* _Task prompt_:
When the line containing "set clk [get_ports" is found in the data below, copy it and each line after it through the line containing "set_driving_cell -lib_cell sky130_fd_sc_hd__buf_2", exactly and with no others.

(Stored items)

Source: an optimization exercise on an open RTL-to-GDS flow (aim: small area). Production flows keep margins and buffers that such runs may drop. Only simulation tests tie the RTL to the original design; equivalence was not proved. The clock port is modelled as an ideal driver; clocking choices that lean on that would not hold on a real chip. Power is estimated from default activity; no workload was simulated.

`flow/flow/run.sh`:
```
#!/bin/bash
# Standard ORFS layout (the standard.sh, standard synthesis unchanged) with two
# layout choices changed:
#  - port buffers use the smallest buffer cell (buffer_ports -buffer_cell);
#  - clock tree synthesis uses smaller clock buffers and no dummy loads.
# Each tool's full output goes to the ORFS logs under orfs/logs; make's own output
# goes to run_make.log here.
set -euo pipefail
cd "$(dirname "$0")/.."
CTS="-sink_clustering_enable -repair_clock_nets -dont_use_dummy_load"
CTS="$CTS -buf_list {sky130_fd_sc_hd__clkbuf_4 sky130_fd_sc_hd__clkbuf_8} -sink_clustering_size 20 -sink_clustering_max_diameter 60"
bash standard.sh \
  "BUFFER_PORTS_ARGS=-buffer_cell sky130_fd_sc_hd__buf_1" \
  "CTS_ARGS=$CTS" \
  finish > run_make.log 2>&1
```
`flow/standard.sh`:
```
#!/bin/bash
# synth_recipe.tcl (not shown) runs the flow's synth.tcl, then flattens the netlist and writes it again
# the make line also repeats each setting of config.mk as NAME=value (left out here)
make -C /OpenROAD-flow-scripts/flow DESIGN_CONFIG=/design/flow/config.mk WORK_HOME=/design/flow/orfs CLKGATE_MAP_FILE= SYNTH_SCRIPT=/design/flow/synth_recipe.tcl "${@:-finish}"
```
`flow/config.mk`:
```
export PLATFORM = sky130hd
export DESIGN_NAME = sdctrl_top
export DESIGN_NICKNAME = sdctrl_top
export VERILOG_FILES = /design/flow/design.v
export SDC_FILE = /design/flow/constraint.sdc
export NUM_CORES = 4
export LEC_CHECK = 0
export CAP_MARGIN = 20
export CORE_MARGIN = 2
export CORE_UTILIZATION = 40
export SLEW_MARGIN = 20
```
`flow/constraint.sdc`:
```
create_clock -name core_clock -period 5.0 [get_ports {sdctrl_clock_i}]
set_input_delay 1.0000 -clock core_clock [delete_from_list [all_inputs] [get_ports {sdctrl_clock_i}]]
set_output_delay 1.0000 -clock core_clock [all_outputs]
set_load 0.01 [all_outputs]
```
Source: an optimization exercise on an open RTL-to-GDS flow (aim: small area, a short achievable clock period and few clock cycles). Production flows keep margins and buffers that such runs may drop.
No functional check of the RTL was part of this run.
Power figures rest on the tool's default switching activity, not on a simulated workload.

==> design.v <==
package lrd_pkg;
    localparam int unsigned CFG_IDX_W = 2;
    localparam logic [31:0] RST_RECORD_MAGIC  = 32'h544B_564C;
    localparam logic [31:0] RST_MAX_KEY_LEN   = 32'h0400_0000;
    localparam logic [31:0] RST_MAX_VALUE_LEN = 32'h1000_0000;
    localparam logic [31:0] FNV_OFFSET = 32'd2166136261;
    localparam logic [2:0] K_KEY       = 3'd0;
    localparam logic [2:0] K_VALUE     = 3'd1;
    localparam logic [2:0] K_OK        = 3'd2;
    localparam logic [2:0] K_BAD_MAGIC = 3'd3;
    localparam logic [2:0] K_BAD_SIZE  = 3'd4;
    localparam logic [2:0] K_BAD_CSUM  = 3'd5;
    localparam logic [2:0] K_TORN      = 3'd6;
endpackage
module lrd_parse (
    input  logic [31:0] i_s,
    input  logic [31:9] i_c,
    input  logic [7:0]  i_b,
    input  logic [31:0] i_exp,
    output logic [31:0] o_s,
    output logic [31:9] o_c,
    output logic        o_match
);
    logic [7:0]  xl;
    logic [9:0]  lo;
    logic [31:0] a, b;
    logic [31:0] a0, a1, a4, a7, a8, a24, b0, b1, b4, b7, b8;
    logic [31:0] s1a, k1a, s1b, k1b, s1c, k1c, s2a, k2a, s2b, k2b, s3a, k3a, s3b, k3b, s4a, k4a, k3l, s5a, k5a;
    logic [31:0] e, k;
    assign xl  = i_s[7:0] ^ i_b;
    assign lo  = {2'b00, xl} + {1'b0, xl[6:0], 1'b0} + {2'b00, xl[3:0], 4'b0000} +
                 {2'b00, xl[0], 7'b0000000};
    assign a   = {i_s[31:8], xl};
    assign b   = {i_c, 9'd0};
    assign a0  = {a[31:8], 8'd0};
    assign a1  = {a[30:7], 8'd0};
    assign a4  = {a[27:4], 8'd0};
    assign a7  = {a[24:1], 8'd0};
    assign a8  = a << 8;
    assign a24 = a << 24;
    assign b0  = b;
    assign b1  = b << 1;
    assign b4  = b << 4;
    assign b7  = b << 7;
    assign b8  = b << 8;
    assign s1a = a0 ^ a1 ^ a4;
    assign k1a = ((a0 & a1) | (a0 & a4) | (a1 & a4)) << 1;
    assign s1b = a7 ^ a8 ^ a24;
    assign k1b = ((a7 & a8) | (a7 & a24) | (a8 & a24)) << 1;
    assign s1c = b0 ^ b1 ^ b7;
    assign k1c = ((b0 & b1) | (b0 & b7) | (b1 & b7)) << 1;
    assign s2a = s1a ^ k1a ^ s1b;
    assign k2a = ((s1a & k1a) | (s1a & s1b) | (k1a & s1b)) << 1;
    assign s2b = k1b ^ s1c ^ k1c;
    assign k2b = ((k1b & s1c) | (k1b & k1c) | (s1c & k1c)) << 1;
    assign s3a = s2a ^ k2a ^ s2b;
    assign k3a = ((s2a & k2a) | (s2a & s2b) | (k2a & s2b)) << 1;
    assign s3b = k2b ^ b8 ^ b4;
    assign k3b = ((k2b & b8) | (k2b & b4) | (b8 & b4)) << 1;
    assign s4a = s3a ^ k3a ^ s3b;
    assign k4a = ((s3a & k3a) | (s3a & s3b) | (k3a & s3b)) << 1;
    assign k3l = k3b | {22'd0, lo[9:8], 8'd0};
    assign s5a = s4a ^ k4a ^ k3l;
    assign k5a = ((s4a & k4a) | (s4a & k3l) | (k4a & k3l)) << 1;
    assign o_s = {s5a[31:8], lo[7:0]};
    assign o_c = k5a[31:9];
    assign e       = i_s ^ b ^ i_exp;
    assign k       = (i_s & b) | ((i_s | b) & ~i_exp);
    assign o_match = (e == {k[30:0], 1'b0});
endmodule
module lrd_outq #(
    parameter int unsigned DEPTH = 3,
    parameter int unsigned W     = 12
) (
    input  logic         i_clk,
    input  logic         i_rst_n,
    input  logic         i_push,
    input  logic [W-1:0] i_data,
    input  logic         i_pop,
    output logic         o_full,
    output logic         o_empty,
    output logic         o_full_next,
    output logic         o_empty_next,
    output logic [W-1:0] o_data
);
    localparam int unsigned CW = $clog2(DEPTH + 1);
    logic [W-1:0]  r_slot [DEPTH];
    logic [CW-1:0] r_count, n_count, wpos;
    logic          r_full, r_empty, pop_ok;
    assign pop_ok       = i_pop && !r_empty;
    assign n_count      = r_count + CW'(i_push) - CW'(pop_ok);
    assign o_full_next  = (n_count == CW'(DEPTH));
    assign o_empty_next = (n_count == '0);
    assign wpos         = r_count - CW'(pop_ok);
    assign o_full       = r_full;
    assign o_empty      = r_empty;
    assign o_data       = r_slot[0];
    always_ff @(posedge i_clk) begin
        if (!i_rst_n) begin
            r_count <= '0;
            r_full  <= 1'b0;
            r_empty <= 1'b1;
        end else begin
            r_count <= n_count;
            r_full  <= o_full_next;
            r_empty <= o_empty_next;
        end
    end
    always_ff @(posedge i_clk) begin
        for (int i = 0; i < DEPTH; i++) begin
            if (i_push && wpos == CW'(i))
                r_slot[i] <= i_data;
            else if (pop_ok && i + 1 < DEPTH)
                r_slot[i] <= r_slot[(i + 1 < DEPTH) ? i + 1 : i];
        end
    end
endmodule
Background: an optimization exercise with open tools, aiming at small area. Do not read the settings as production practice.
The RTL was checked by simulation tests, not by an equivalence proof against the original design.
Power figures rest on the tool's default switching activity, not on a simulated workload.

==> job 5089: inputs <==
==> flow/design.v <==
package register_file_pkg;
  localparam int unsigned DATA_W   = 32;
  localparam int unsigned ADDR_W   = 5;
  localparam int unsigned NUM_REGS = 2 ** ADDR_W;
  localparam int unsigned ZERO_REG = 0;
  typedef logic [ADDR_W-1:0] reg_addr_t;
  typedef logic [DATA_W-1:0] reg_data_t;
endpackage
Background: an optimization exercise with open tools, aiming at small area and a short achievable clock period. Do not read the settings as production practice. RTL that was checked went through simulation tests only; none was proved equivalent to the original. Power and IR drop assume default switching activity.

==> inputs of 04-11 <==
==> flow/design.v <==
package fetch_pkg;
  localparam logic [31:0] NOP               = 32'h0000_0000;
  localparam int          DEFAULT_MEM_DEPTH = 128;
endpackage
module imem_bit (
  input  logic clk,
  input  logic we,
  input  logic hold,
  input  logic wr_data,
  output logic q
);
  always_ff @(posedge clk) begin
    q <= (q & hold) | (wr_data & we);
  end
endmodule
module imem_col (
  input  logic [127:0] sel,
  input  logic [127:0] bits,
  input  logic         q,
  input  logic         hold,
  output logic         d
);
  assign d = (|(sel & bits)) | (q & hold);
endmodule
module instruction_fetch_stage (
  input  logic        Clk,
  input  logic        Reset,
  input  logic [31:0] PCResult,
  input  logic        Stall,
  input  logic        Flush,
  input  logic        ProgWrEn,
  input  logic [6:0]  ProgAddr,
  input  logic [31:0] ProgData,
  output logic [31:0] Instruction,
  output logic [31:0] FetchPC,
  output logic [31:0] PCPlus4,
  output logic        Valid,
  output logic        Fault,
  output logic [31:0] FetchCount
);
  logic [31:0] instr_q;
  logic [31:0] fetch_pc_q;
  logic [31:2] pc_plus4_q;    
  logic [31:0] count_q;
  logic        valid_q;
  logic        fault_q;
  logic bad, update, capture, load_pc, set_fault;
  assign bad       = (PCResult[1:0] != 2'b00) || (PCResult[31:9] != 23'd0);
  assign update    = !fault_q && (Flush || !Stall);    
  assign capture   = update && !Flush && !bad;
  assign load_pc   = update && (Flush || !bad);
  assign set_fault = update && !Flush && bad;
  logic [127:0] wr_sel;
  logic [127:0] rd_sel;
  logic [127:0] col_bits [32];
  logic [31:0]  instr_d;
  genvar r, b;
  generate
    for (r = 0; r < 128; r++) begin : g_row
      assign wr_sel[r] = ProgWrEn && !Reset && (ProgAddr == r[6:0]);
      assign rd_sel[r] = capture && (PCResult[8:2] == r[6:0]);
      for (b = 0; b < 32; b++) begin : g_bit
        imem_bit u_bit (
          .clk     (Clk),
          .we      (wr_sel[r]),
          .hold    (!wr_sel[r]),
          .wr_data (ProgData[b]),
          .q       (col_bits[b][r])
        );
      end
    end
    for (b = 0; b < 32; b++) begin : g_col
      imem_col u_col (
        .sel  (rd_sel),
        .bits (col_bits[b]),
        .q    (instr_q[b]),
        .hold (!update),
        .d    (instr_d[b])
      );
    end
  endgenerate
  always_ff @(posedge Clk or posedge Reset) begin
    if (Reset) begin
      instr_q    <= 32'h0000_0000;
      fetch_pc_q <= 32'h0000_0000;
      pc_plus4_q <= 30'd0;
      count_q    <= 32'h0000_0000;
      valid_q    <= 1'b0;
      fault_q    <= 1'b0;
    end else begin
      instr_q <= instr_d;
      if (update) valid_q <= capture;
      if (load_pc) begin
        fetch_pc_q <= PCResult;
        pc_plus4_q <= PCResult[31:2] + 30'd1;
      end
      if (capture) count_q <= count_q + 32'd1;
      if (set_fault) fault_q <= 1'b1;
    end
  end
  assign Instruction = instr_q;
  assign FetchPC     = fetch_pc_q;
  assign PCPlus4     = {pc_plus4_q, fetch_pc_q[1:0]};
  assign Valid       = valid_q;
  assign Fault       = fault_q;
  assign FetchCount  = count_q;
endmodule
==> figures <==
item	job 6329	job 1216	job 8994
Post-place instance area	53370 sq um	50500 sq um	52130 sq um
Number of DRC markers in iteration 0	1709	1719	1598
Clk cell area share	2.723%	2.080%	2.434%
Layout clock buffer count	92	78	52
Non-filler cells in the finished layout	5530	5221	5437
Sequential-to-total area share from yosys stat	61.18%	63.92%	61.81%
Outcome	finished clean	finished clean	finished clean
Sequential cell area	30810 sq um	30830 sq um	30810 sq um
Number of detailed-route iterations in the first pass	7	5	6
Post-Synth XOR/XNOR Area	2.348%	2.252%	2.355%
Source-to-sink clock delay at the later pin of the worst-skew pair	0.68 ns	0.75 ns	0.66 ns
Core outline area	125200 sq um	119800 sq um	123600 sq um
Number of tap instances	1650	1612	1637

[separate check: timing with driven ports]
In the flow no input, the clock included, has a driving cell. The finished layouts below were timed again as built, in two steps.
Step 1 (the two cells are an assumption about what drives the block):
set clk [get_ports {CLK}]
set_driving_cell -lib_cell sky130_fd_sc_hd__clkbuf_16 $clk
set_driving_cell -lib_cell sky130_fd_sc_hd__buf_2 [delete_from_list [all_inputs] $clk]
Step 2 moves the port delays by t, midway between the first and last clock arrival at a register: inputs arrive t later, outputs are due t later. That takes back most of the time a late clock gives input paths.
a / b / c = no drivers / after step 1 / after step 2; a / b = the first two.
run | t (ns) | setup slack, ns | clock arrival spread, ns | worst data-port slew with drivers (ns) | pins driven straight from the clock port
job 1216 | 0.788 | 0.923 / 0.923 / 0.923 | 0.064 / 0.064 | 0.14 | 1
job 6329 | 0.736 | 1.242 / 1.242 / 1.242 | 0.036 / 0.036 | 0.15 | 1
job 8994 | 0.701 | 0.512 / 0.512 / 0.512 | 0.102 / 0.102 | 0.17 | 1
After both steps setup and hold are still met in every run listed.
Context: an optimization exercise on an open-source flow, tuned for small area, a short achievable clock period and few clock cycles per item. The choices shown serve that exercise and are no tape-out recipe.
Function was checked by simulation only, so behaviour that the tests miss may differ from the original.
No activity file was given, so power comes from the tool's default toggle rates.

==> design/flow/run.sh <==
#!/bin/bash
# synth_recipe.tcl (not shown) runs the flow's synth.tcl, then flattens the netlist and writes it again
# the make line also repeats each setting of config.mk as NAME=value (left out here)
make -C /OpenROAD-flow-scripts/flow DESIGN_CONFIG=/design/flow/config.mk WORK_HOME=/design/flow/orfs CLKGATE_MAP_FILE= SYNTH_SCRIPT=/design/flow/synth_recipe.tcl finish
==> design/flow/config.mk <==
export PLATFORM = sky130hd
export DESIGN_NAME = mlp_backprop_train_step
export DESIGN_NICKNAME = mlp_backprop_train_step
export VERILOG_FILES = /design/flow/design.v
export SDC_FILE = /design/flow/constraint.sdc
export NUM_CORES = 4
export LEC_CHECK = 0
export CAP_MARGIN = 20
export CORE_MARGIN = 2
export CORE_UTILIZATION = 30
export PLACE_DENSITY = 0.4
export SLEW_MARGIN = 20
==> design/flow/constraint.sdc <==
create_clock -name core_clock -period 14.0 [get_ports {aclk}]
set_input_delay 2.8000 -clock core_clock [delete_from_list [all_inputs] [get_ports {aclk}]]
set_output_delay 2.8000 -clock core_clock [all_outputs]
set_load 0.01 [all_outputs]
This design comes from an exercise in tuning for small area and a short achievable clock period on the open sky130 flow, not from production work. The RTL was checked by simulation tests, not by an equivalence proof against the original design. Power is estimated from default activity; no workload was simulated.

<file path="flow/run.sh">
#!/bin/bash
# synth_recipe.tcl (not shown) runs the flow's synth.tcl, then flattens the netlist and writes it again
# the make line also repeats each setting of config.mk as NAME=value (left out here)
make -C /OpenROAD-flow-scripts/flow DESIGN_CONFIG=/design/flow/config.mk WORK_HOME=/design/flow/orfs CLKGATE_MAP_FILE= SYNTH_SCRIPT=/design/flow/synth_recipe.tcl finish
</file>
<file path="flow/config.mk">
export PLATFORM = sky130hd
export DESIGN_NAME = rs_top
export DESIGN_NICKNAME = rs_top
export VERILOG_FILES = /design/flow/design.v
export SDC_FILE = /design/flow/constraint.sdc
export NUM_CORES = 4
export LEC_CHECK = 0
export CAP_MARGIN = 20
export CORE_MARGIN = 2
export CORE_UTILIZATION = 40
export SLEW_MARGIN = 20
</file>
<file path="flow/constraint.sdc">
create_clock -name core_clock -period 19.0 [get_ports {clk}]
set_input_delay 3.8000 -clock core_clock [delete_from_list [all_inputs] [get_ports {clk}]]
set_output_delay 3.8000 -clock core_clock [all_outputs]
set_load 0.01 [all_outputs]
</file>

* _Task response_:
set clk [get_ports {CLK}]
set_driving_cell -lib_cell sky130_fd_sc_hd__clkbuf_16 $clk
set_driving_cell -lib_cell sky130_fd_sc_hd__buf_2 [delete_from_list [all_inputs] $clk]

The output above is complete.